# TASK STATEMENT
A single number is required: how many lines in the data below contain "higher".

Dataset entries:
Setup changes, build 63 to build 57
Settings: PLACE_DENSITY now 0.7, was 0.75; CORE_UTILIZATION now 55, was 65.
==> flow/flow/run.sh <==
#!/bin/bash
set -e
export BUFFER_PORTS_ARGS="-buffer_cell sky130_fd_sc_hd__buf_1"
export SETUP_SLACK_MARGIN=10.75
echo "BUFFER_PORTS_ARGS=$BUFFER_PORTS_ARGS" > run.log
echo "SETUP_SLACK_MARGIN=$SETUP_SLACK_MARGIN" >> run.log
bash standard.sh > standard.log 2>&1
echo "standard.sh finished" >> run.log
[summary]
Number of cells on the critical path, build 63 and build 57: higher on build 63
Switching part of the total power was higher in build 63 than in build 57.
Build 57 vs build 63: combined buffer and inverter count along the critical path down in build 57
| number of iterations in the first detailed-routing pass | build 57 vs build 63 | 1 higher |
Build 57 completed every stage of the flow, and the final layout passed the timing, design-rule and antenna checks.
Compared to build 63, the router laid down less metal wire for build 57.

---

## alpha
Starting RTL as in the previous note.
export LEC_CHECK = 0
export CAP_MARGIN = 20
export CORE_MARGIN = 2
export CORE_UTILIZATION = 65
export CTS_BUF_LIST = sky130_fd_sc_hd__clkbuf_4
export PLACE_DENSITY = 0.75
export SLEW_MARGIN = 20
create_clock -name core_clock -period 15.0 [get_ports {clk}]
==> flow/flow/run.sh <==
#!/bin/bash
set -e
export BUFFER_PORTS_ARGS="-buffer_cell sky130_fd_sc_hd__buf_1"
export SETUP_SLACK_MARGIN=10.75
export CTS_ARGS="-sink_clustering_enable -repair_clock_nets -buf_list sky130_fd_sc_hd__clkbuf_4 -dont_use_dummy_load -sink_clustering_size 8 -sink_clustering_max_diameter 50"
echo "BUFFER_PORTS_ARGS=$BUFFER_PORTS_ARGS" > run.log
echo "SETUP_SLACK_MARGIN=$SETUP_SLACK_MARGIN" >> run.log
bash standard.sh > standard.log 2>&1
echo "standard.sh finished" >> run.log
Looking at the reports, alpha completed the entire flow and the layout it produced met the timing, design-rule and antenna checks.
This is an optimization exercise on Yosys and OpenROAD, whose aim is small area, a short achievable clock period and few clock cycles, not a production implementation. Function was not checked in any run shown here: the RTL went through the layout flow alone. Power and IR drop assume default switching activity.

**flow/design.v**
```verilog
module mbf_tx (
    input  wire        clk,
    input  wire        rst,
    input  wire        tx_start,
    input  wire [15:0] tx_cmd,
    input  wire [15:0] tx_len,
    input  wire        tx_flip,
    input  wire        tx_ack,
    output reg         tx_busy,
    output reg         tx_done,
    output reg         tx_oversize,
    input  wire        tx_in_valid,
    input  wire [7:0]  tx_in_data,
    output reg         tx_in_ready,
    output reg         pkt_valid,
    output reg  [7:0]  pkt_data,
    output reg         pkt_last,
    input  wire        pkt_ready
);
    reg        busy;        
    reg [15:0] cmd_q;
    reg [9:0]  rem;         
    reg        flip_q;
    reg        ack_q;
    reg [3:0]  pkt_idx;
    reg [5:0]  pos;         
    reg        pay_q;       
    reg        pkt_fin;     
    reg        sk_v;
    reg [7:0]  sk_d;
    wire oversize = (tx_len[15:10] != 6'd0) || (tx_len[9:0] > 10'd988);
    wire ovs_pend = tx_busy && !busy;     
    wire [9:0] l     = tx_len[9:0];
    reg  [3:0] a_q;
    reg        up_q;
    wire       up_c  = ({2'b00, rem[9:6], 1'b0} + {1'b0, rem[5:0]}) >= 7'd59;
    wire [3:0] n_m1  = a_q + {3'd0, up_q};
    wire pkt0      = (pkt_idx == 4'd0);
    wire pos_lo    = (pos[5:1] == 5'd0);                                  
    wire sub_hdr   = pkt0 && (pos[5:3] == 3'd0) && (pos[2] != pos[1]);    
    wire rem_nz    = (rem != 10'd0);
    wire is_pay    = pay_q;      
    wire       big  = (rem[9:6] != 4'd0) || (rem[5:0] >= (pkt0 ? 6'd58 : 6'd62));
    wire [5:0] plen = big ? 6'd62 : rem[5:0] + {3'd0, pkt0, 2'd0};
    wire in_fire  = tx_in_valid && tx_in_ready;
    wire out_free = !pkt_valid || (pkt_ready && !pkt_fin);
    wire fire_fin = pkt_valid && pkt_ready && pkt_fin;
    wire accept   = tx_start && !tx_busy;
    wire acc_ok   = accept && !oversize;
    wire avail    = !is_pay || sk_v || in_fire;
    wire adv      = busy && out_free && avail;
    wire gen_last = (pos == 6'd63);
    wire gen_fin  = gen_last && (rem[9:1] == 9'd0);      
    wire take_pay = adv && is_pay;
    reg [7:0] gen_byte;
    always @(*) begin
        if (pos == 6'd0)
            gen_byte = {flip_q, ack_q, plen};
        else if (pos == 6'd1)
            gen_byte = {pkt_idx, n_m1};
        else if (sub_hdr)
            case (pos[2:0])
                3'd2:    gen_byte = cmd_q[7:0];
                3'd3:    gen_byte = cmd_q[15:8];
                3'd4:    gen_byte = rem[7:0];
                default: gen_byte = {6'd0, rem[9:8]};
            endcase
        else if (!rem_nz)
            gen_byte = 8'h00;
        else if (sk_v)
            gen_byte = sk_d;
        else
            gen_byte = tx_in_data;
    end
    wire       busy_n = acc_ok || (busy && !(adv && gen_fin));
    wire       sk_v_n = sk_v ? !take_pay : (in_fire && !take_pay);
    wire rem_is0 = (rem == 10'd0);
    wire rem_is1 = (rem == 10'd1);
    wire pay_nx  = !(pos == 6'd63 || pos == 6'd0) &&
                   !(pkt0 && (pos == 6'd1 || pos == 6'd2 || pos == 6'd3 || pos == 6'd4)) &&
                   (pay_q ? !rem_is1 : !rem_is0);
    wire ready_n = busy && (take_pay ? !rem_is1 : (!sk_v && !in_fire && !rem_is0));
    always @(posedge clk) begin
        if (rst) begin
            busy        <= 1'b0;
            tx_busy     <= 1'b0;
            tx_done     <= 1'b0;
            tx_in_ready <= 1'b0;
            pkt_valid   <= 1'b0;
            sk_v        <= 1'b0;
        end else begin
            busy        <= busy_n;
            tx_busy     <= accept || (busy && !(adv && gen_fin)) ||
                           (ovs_pend && pkt_valid && pkt_fin);
            tx_done     <= fire_fin || (ovs_pend && !(pkt_valid && pkt_fin));
            tx_in_ready <= ready_n;
            pkt_valid   <= adv || (pkt_valid && !pkt_ready);
            sk_v        <= sk_v_n;
        end
        tx_oversize <= !fire_fin;        
    end
    always @(posedge clk) begin
        if (!sk_v)
            sk_d <= tx_in_data;
        if (adv) begin
            pkt_data <= gen_byte;
            pkt_last <= gen_last;
            pkt_fin  <= gen_fin;
        end
        if (pos == 6'd0 && pkt0)
            up_q <= up_c;
        if (!tx_busy) begin
            cmd_q    <= tx_cmd;
            a_q      <= l[9:6];
            rem      <= l;
            flip_q   <= tx_flip;
            ack_q    <= tx_ack;
            pkt_idx  <= 4'd0;
            pos      <= 6'd0;
            pay_q    <= 1'b0;
        end else if (adv) begin
            pos   <= pos + 6'd1;
            pay_q <= pay_nx;
            if (gen_last) pkt_idx <= pkt_idx + 4'd1;
            if (is_pay) rem <= rem - 10'd1;
        end
    end
endmodule
module mbf_rx (
    input  wire        clk,
    input  wire        rst,
    input  wire        rx_strict,
    input  wire        rx_valid,
    input  wire [7:0]  rx_data,
    input  wire        rx_last,
    output reg         rd_valid,
    output reg  [7:0]  rd_data,
    output reg         res_valid,
    output reg  [1:0]  res_kind,
    output wire [3:0]  res_err,
    output wire [15:0] res_cmd,
    output wire [15:0] res_len
);
    localparam [15:0] CMD_DBG_MESSAGE = 16'hF001;
    localparam [15:0] CMD_ID_RETRY    = 16'hF002;
    reg        first;        
    reg [3:0]  k;            
    reg [3:0]  tot0;         
    reg [9:0]  rem;          
    reg        p0ok;         
    reg [15:0] cmd_q;
    reg [15:0] len_q;
    reg [2:0]  hp;           
    reg [6:0]  d;            
    reg        inc_q;        
    reg        cmp_q;        
    reg        fin;
    reg        fin_bad;      
    reg [2:0]  err_q;
    assign res_cmd = cmd_q;
    assign res_len = len_q;
    assign res_err = {1'b0, err_q};
    wire at0 = (hp == 3'd0);
    wire at1 = (hp == 3'd1);
    wire at5 = (hp == 3'd5);
    wire at6 = (hp == 3'd6);
    wire take = (hp >= 3'd2) && !d[6] && (!first || at6);
    wire inc      = inc_q;       
    wire cmp      = cmp_q;
    wire too_long = !first && (k == 4'd0);
    wire fail     = fin_bad || too_long || inc;
    wire len_ok   = p0ok && (len_q[15:10] == 6'd0) && (rem == 10'd0);
    wire ends     = fin && (fail || cmp);
    always @(posedge clk) begin
        if (rst) begin
            first     <= 1'b1;
            k         <= 4'd0;
            hp        <= 3'd0;
            fin       <= 1'b0;
            rd_valid  <= 1'b0;
            res_valid <= 1'b0;
        end else begin
            rd_valid  <= rx_valid && take;
            res_valid <= ends;
            fin       <= rx_valid && rx_last;
            if (rx_valid) begin
                if (rx_last)
                    hp <= 3'd0;
                else if (!at6)
                    hp <= hp + 3'd1;
            end
            if (fin) begin
                if (ends) begin
                    first <= 1'b1;
                    k     <= 4'd0;
                end else begin
                    first <= 1'b0;
                    k     <= k + 4'd1;
                end
            end
        end
    end
    always @(posedge clk) begin
        rd_data <= rx_data;
        fin_bad <= at0 || (!d[6] && d[5:0] != 6'd0) || (first && hp < 3'd5);
        res_kind <= (fail || !len_ok)          ? 2'd3 :
                    (cmd_q == CMD_DBG_MESSAGE) ? 2'd2 :
                    (cmd_q == CMD_ID_RETRY)    ? 2'd1 : 2'd0;
        err_q    <= fin_bad  ? 3'd3 :
                    too_long ? 3'd5 :
                    inc      ? 3'd4 :
                    !len_ok  ? 3'd2 : 3'd0;
        if (rx_valid) begin
            if (at0)
                d <= {1'b0, rx_data[5:0]};
            else if (d[5:0] != 6'd63)
                d <= d - 7'd1;
            if (first && at5)
                rem <= {rx_data[1:0], len_q[7:0]};
            else if (take)
                rem <= rem - 10'd1;
            if (at1) begin
                inc_q <= rx_strict && ((rx_data[7:4] != k) ||
                                       (!first && rx_data[3:0] != tot0));
                cmp_q <= (rx_data[7:4] == rx_data[3:0]);
                if (first) begin
                    tot0 <= rx_data[3:0];
                    p0ok <= !d[6] && (d[5:2] != 4'd0);    
                end
            end
            if (first) begin
                if (hp == 3'd2) cmd_q[7:0]  <= rx_data;
                if (hp == 3'd3) cmd_q[15:8] <= rx_data;
                if (hp == 3'd4) len_q[7:0]  <= rx_data;
                if (at5)        len_q[15:8] <= rx_data;
            end
        end
    end
endmodule
module mbf_framer (
    input  wire        clk,
    input  wire        rst,
    input  wire        tx_start,
    input  wire [15:0] tx_cmd,
    input  wire [15:0] tx_len,
    input  wire        tx_flip,
    input  wire        tx_ack,
    output wire        tx_busy,
    output wire        tx_done,
    output wire        tx_oversize,
    input  wire        tx_in_valid,
    input  wire [7:0]  tx_in_data,
    output wire        tx_in_ready,
    output wire        pkt_valid,
    output wire [7:0]  pkt_data,
    output wire        pkt_last,
    input  wire        pkt_ready,
    input  wire        rx_strict,
    input  wire        rx_valid,
    input  wire [7:0]  rx_data,
    input  wire        rx_last,
    output wire        rd_valid,
    output wire [7:0]  rd_data,
    output wire        res_valid,
    output wire [1:0]  res_kind,
    output wire [3:0]  res_err,
    output wire [15:0] res_cmd,
    output wire [15:0] res_len
);
    mbf_tx u_tx (
        .clk(clk), .rst(rst),
        .tx_start(tx_start), .tx_cmd(tx_cmd), .tx_len(tx_len),
        .tx_flip(tx_flip), .tx_ack(tx_ack),
        .tx_busy(tx_busy), .tx_done(tx_done), .tx_oversize(tx_oversize),
        .tx_in_valid(tx_in_valid), .tx_in_data(tx_in_data), .tx_in_ready(tx_in_ready),
        .pkt_valid(pkt_valid), .pkt_data(pkt_data), .pkt_last(pkt_last),
        .pkt_ready(pkt_ready)
    );
    mbf_rx u_rx (
        .clk(clk), .rst(rst),
        .rx_strict(rx_strict), .rx_valid(rx_valid), .rx_data(rx_data), .rx_last(rx_last),
        .rd_valid(rd_valid), .rd_data(rd_data),
        .res_valid(res_valid), .res_kind(res_kind), .res_err(res_err),
        .res_cmd(res_cmd), .res_len(res_len)
    );
endmodule
```
This design comes from an exercise in tuning for small area, a short achievable clock period and few clock cycles on the open sky130 flow, not from production work.
No run shown here included a check of the RTL's function; only the layout flow was run.
Power is estimated from default activity; no workload was simulated.

<file path="design/flow/config.mk">
export PLATFORM = sky130hd
export DESIGN_NAME = alu_core
export DESIGN_NICKNAME = alu_core
export VERILOG_FILES = /design/flow/design.v
export SDC_FILE = /design/flow/constraint.sdc
export NUM_CORES = 4
export LEC_CHECK = 0
export CAP_MARGIN = 20
export CORE_MARGIN = 2
export CORE_UTILIZATION = 45
export PLACE_DENSITY = 0.6
export SETUP_SLACK_MARGIN = 3
export SLEW_MARGIN = 20
</file>
<file path="design/flow/constraint.sdc">
create_clock -name core_clock -period 10.0 [get_ports {clk}]
set_input_delay 2.0000 -clock core_clock [delete_from_list [all_inputs] [get_ports {clk}]]
set_output_delay 2.0000 -clock core_clock [all_outputs]
set_load 0.01 [all_outputs]
</file>
<file path="design/flow/design.v">
module alu_core (
    input  wire        clk,
    input  wire        rst,         
    input  wire        cmd_valid,
    output wire        cmd_ready,
    input  wire [31:0] cmd,
    input  wire [3:0]  rd_idx,
    output wire [15:0] rd_data,
    output wire [3:0]  flags        
);
    reg [255:0] rf;                 
    reg         cf, zf, sf, of;
    function [16:0] add16(input [15:0] x, input [15:0] y, input ci);
        reg [15:0] p, g, P, G;
        integer l, k;
        begin
            p = x ^ y; g = x & y;
            G = g; P = p;
            G[0] = g[0] | (p[0] & ci);
            for (l = 1; l < 16; l = l * 2)
                for (k = 15; k >= l; k = k - 1) begin
                    G[k] = G[k] | (P[k] & G[k-l]);
                    P[k] = P[k] & P[k-l];
                end
            add16 = {G[15], p ^ {G[14:0], ci}};
        end
    endfunction
    function [17:0] add17(input [16:0] x, input [16:0] y, input ci);
        reg [16:0] p, g, P, G;
        integer l, k;
        begin
            p = x ^ y; g = x & y;
            G = g; P = p;
            G[0] = g[0] | (p[0] & ci);
            for (l = 1; l < 17; l = l * 2)
                for (k = 16; k >= l; k = k - 1) begin
                    G[k] = G[k] | (P[k] & G[k-l]);
                    P[k] = P[k] & P[k-l];
                end
            add17 = {G[16], p ^ {G[15:0], ci}};
        end
    endfunction
    assign rd_data = rf[16*rd_idx +: 16];
    assign flags   = {of, sf, zf, cf};
    reg        busy;
    reg        mode_div;            
    reg        wr_rem;              
    reg [2:0]  cnt;                 
    reg [3:0]  da, dc, dd;          
    reg [15:0] opa;                 
    reg [15:0] opb;                 
    reg [15:0] rem;                 
    assign cmd_ready = !busy;
    wire [3:0]  op  = cmd[31:28];
    wire [3:0]  fa  = cmd[27:24];
    wire [3:0]  fb  = cmd[23:20];
    wire [3:0]  fc  = cmd[19:16];
    wire [3:0]  fd  = cmd[15:12];
    wire [15:0] imm = cmd[15:0];
    reg word_ok;
    always @(*) begin
        case (op)
            4'h1, 4'h2, 4'hE: word_ok = (cmd[19:0] == 20'd0);
            4'h3:             word_ok = (cmd[11:0] == 12'd0);
            4'h4:             word_ok = (cmd[7:0] == 8'd0);
            4'h5, 4'h6:       word_ok = (cmd[23:0] == 24'd0);
            4'h7, 4'hD:       word_ok = (cmd[15:0] == 16'd0);
            4'h8, 4'h9, 4'hA, 4'hB, 4'hC: word_ok = 1'b1;
            4'hF:             word_ok = (cmd[23:16] == 8'd0);
            default:          word_ok = 1'b0;
        endcase
    end
    wire acc = cmd_valid && !busy && word_ok && !rst;
    wire isADD = (op == 4'h1), isSUB = (op == 4'h2), isMUL = (op == 4'h3),
         isDIV = (op == 4'h4), isINC = (op == 4'h5), isDEC = (op == 4'h6),
         isNEG = (op == 4'h7), isSHL = (op == 4'h8), isSHR = (op == 4'h9),
         isSAR = (op == 4'hA), isROL = (op == 4'hB), isROR = (op == 4'hC),
         isCMP = (op == 4'hD), isMOV = (op == 4'hE), isLDI = (op == 4'hF);
    wire isSH  = isSHL | isSHR | isSAR;
    wire isROT = isROL | isROR;
    wire [15:0] A = rf[16*fa +: 16];
    wire [15:0] B = rf[16*fb +: 16];
    wire a_z = (A == 16'd0), a_1 = (A == 16'd1);
    wire b_z = (B == 16'd0), b_1 = (B == 16'd1);
    wire use_xa = isADD | isSUB | isCMP | isINC | isDEC | isDIV;
    wire use_yb = isADD | isSUB | isCMP | isDIV | isMUL | isMOV;
    wire inv_y  = isSUB | isCMP | isDIV | isDEC | isNEG;
    wire cin    = isSUB | isCMP | isDIV | isINC | isNEG;
    wire [15:0] X = use_xa ? A : 16'd0;
    wire [15:0] Y = (({16{use_yb}} & B) | ({16{isNEG}} & A) | ({16{isLDI}} & imm))
                    ^ {16{inv_y}};
    wire [16:0] sum = add16(X, Y, cin);
    wire [15:0] s   = sum[15:0];
    wire        c16 = sum[16];
    wire        add_of = (X[15] ~^ Y[15]) & (s[15] ^ X[15]);
    wire        a_lt_b = !c16;                        
    wire        n16   = |imm[15:4];                   
    wire [3:0]  amt   = isSH  ? (n16 ? 4'd0 : imm[3:0]) :
                        isROT ? imm[3:0] : 4'd0;
    wire        left  = isSHL | isROL;
    wire [3:0]  r     = left ? (4'd0 - amt) : amt;
    wire [31:0] rr    = {A, A} >> r;
    wire [15:0] rot   = rr[15:0];
    reg  [15:0] thr;                                  
    integer m;
    always @(*)
        for (m = 0; m < 16; m = m + 1)
            thr[m] = n16 | (m < imm[3:0]);
    wire [15:0] thr_rev;
    genvar g;
    generate for (g = 0; g < 16; g = g + 1) begin : g_rev
        assign thr_rev[g] = thr[15-g];
    end endgenerate
    wire [15:0] fillm = ({16{isSHL}} & thr) | ({16{isSHR | isSAR}} & thr_rev);
    wire        fillv = isSAR & A[15];
    wire [15:0] sh    = (rot & ~fillm) | ({16{fillv}} & fillm);
    wire        sh_nz = isSH ? (n16 | (imm[3:0] != 4'd0)) : (imm[3:0] != 4'd0);
    wire        sh_cf = sh_nz & (left ? rot[0] : rot[15]);
    wire        k1    = (imm[3:0] == 4'd1);
    wire        sh_of = isSHL ? ((imm == 16'd1) & (sh[15] ^ sh_cf)) :
                        isROL ? (k1 & (sh[15] ^ sh_cf)) :
                        isROR ? (k1 & (sh[15] ^ sh[14])) : 1'b0;
    wire mul_triv = a_z | b_z | a_1 | b_1;
    wire div_triv = b_z | b_1 | a_lt_b;
    wire div_skip = ({2'd0, A[15:2]} < B);            
    wire div_nt   = isDIV & !div_triv;
    wire sel_sum = isADD | isSUB | isCMP | isINC | isDEC | isNEG | isMOV | isLDI
                 | (isMUL & a_1 & !b_1);
    wire sel_sh  = isSH | isROT | isDIV | (isMUL & b_1);
    wire [15:0] w1_acc = ({16{sel_sum}} & s) | ({16{sel_sh}} & sh);
    wire [15:0] prod = opa * opb;
    wire [16:0] r1   = {rem, opa[15]};
    wire [17:0] d1   = add17(r1, {1'b1, ~opb}, 1'b1);
    wire        ge1  = d1[17];
    wire [15:0] rem1 = ge1 ? d1[15:0] : r1[15:0];
    wire [15:0] dq1  = {opa[14:0], ge1};
    wire [16:0] r2   = {rem1, dq1[15]};
    wire [17:0] d2   = add17(r2, {1'b1, ~opb}, 1'b1);
    wire        ge2  = d2[17];
    wire [15:0] remN = ge2 ? d2[15:0] : r2[15:0];
    wire [15:0] dqN  = {dq1[14:0], ge2};
    wire fin_q = busy && !wr_rem && (cnt == 3'd0);    
    wire fin_r = busy && wr_rem;                      
    wire [15:0] w1 = !busy ? w1_acc : wr_rem ? rem : mode_div ? dqN : prod;
    wire wa  = acc & (isADD | isSUB | isINC | isDEC | isNEG | isSH | isROT | isMOV | isLDI
                      | (isMUL & mul_triv) | (isDIV & !b_z & b_1));
    wire wb  = acc & isNEG;
    wire wc  = acc & (isCMP | isSH | isROT | (isDIV & !b_z & b_1));
    wire wd  = acc & isDIV & !b_z & !b_1 & a_lt_b;
    wire za  = acc & isDIV & (b_z | (!b_1 & a_lt_b));
    wire zc  = acc & ((isDIV & !b_z & !b_1 & a_lt_b) | isMUL);
    wire zd  = acc & isDIV & !b_z & b_1;
    reg [15:0] e1, z;
    integer i;
    always @(*) begin
        for (i = 0; i < 16; i = i + 1) begin
            e1[i] = (wa & (fa == i)) | (wb & (fb == i)) | (wc & (fc == i)) | (wd & (fd == i))
                  | (fin_q & ((da == i) | (mode_div & (dc == i))))
                  | (fin_r & (dd == i));
            z[i]  = rst | (za & (fa == i)) | (zc & (fc == i)) | (zd & (fd == i));
        end
    end
    wire fl_we = acc & !isMOV & !isLDI;
    wire cf_we = fl_we & !isINC & !isDEC;
    wire w1_z  = (w1_acc == 16'd0);
    wire zf_nx = isMUL | (isDIV ? (b_z | (b_1 ? a_z : a_lt_b)) : w1_z);
    wire sf_nx = (isDIV ? (!b_z & b_1 & A[15]) : w1_acc[15]) & !isMUL;
    wire cf_nx = (isADD & c16) | ((isSUB | isCMP) & !c16) | (isNEG & !w1_z)
               | ((isSH | isROT) & sh_cf) | (isMUL & A[0]) | (isDIV & b_z);
    wire of_nx = ((isADD | isSUB | isCMP | isINC | isDEC | isNEG) & add_of)
               | ((isSH | isROT) & sh_of) | (isMUL & A[0]) | (isDIV & b_z);
    always @(posedge clk) begin
        for (i = 0; i < 16; i = i + 1)
            rf[16*i +: 16] <= ({16{e1[i] & !z[i]}} & w1)
                            | ({16{!(e1[i] | z[i])}} & rf[16*i +: 16]);
        if (rst) begin
            cf <= 1'b0; zf <= 1'b0; sf <= 1'b0; of <= 1'b0;
        end else if (fl_we) begin
            zf <= zf_nx; sf <= sf_nx; of <= of_nx;
            if (cf_we) cf <= cf_nx;
        end
    end
    always @(posedge clk) begin
        if (rst) begin
            busy <= 1'b0;
        end else if (busy) begin
            if (fin_r || (fin_q && !mode_div)) busy <= 1'b0;
        end else if (acc & ((isMUL & !mul_triv) | div_nt)) begin
            busy <= 1'b1;
        end
    end
    always @(posedge clk) begin
        if (!busy) begin
            mode_div <= isDIV;
            wr_rem   <= 1'b0;
            cnt      <= (isDIV & !div_skip) ? 3'd7 : 3'd0;
            da       <= fa;
            dc       <= fc;
            dd       <= fd;
            opa      <= (isDIV & div_skip) ? {A[1:0], 14'd0} : A;
            opb      <= B;
            rem      <= (isDIV & div_skip) ? {2'd0, A[15:2]} : 16'd0;
        end else begin
            cnt <= cnt - 3'd1;
            if (fin_q) wr_rem <= 1'b1;
            if (!wr_rem) begin
                opa <= dqN;
                rem <= remN;
            end
        end
    end
endmodule
</file>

# THE ANSWER
3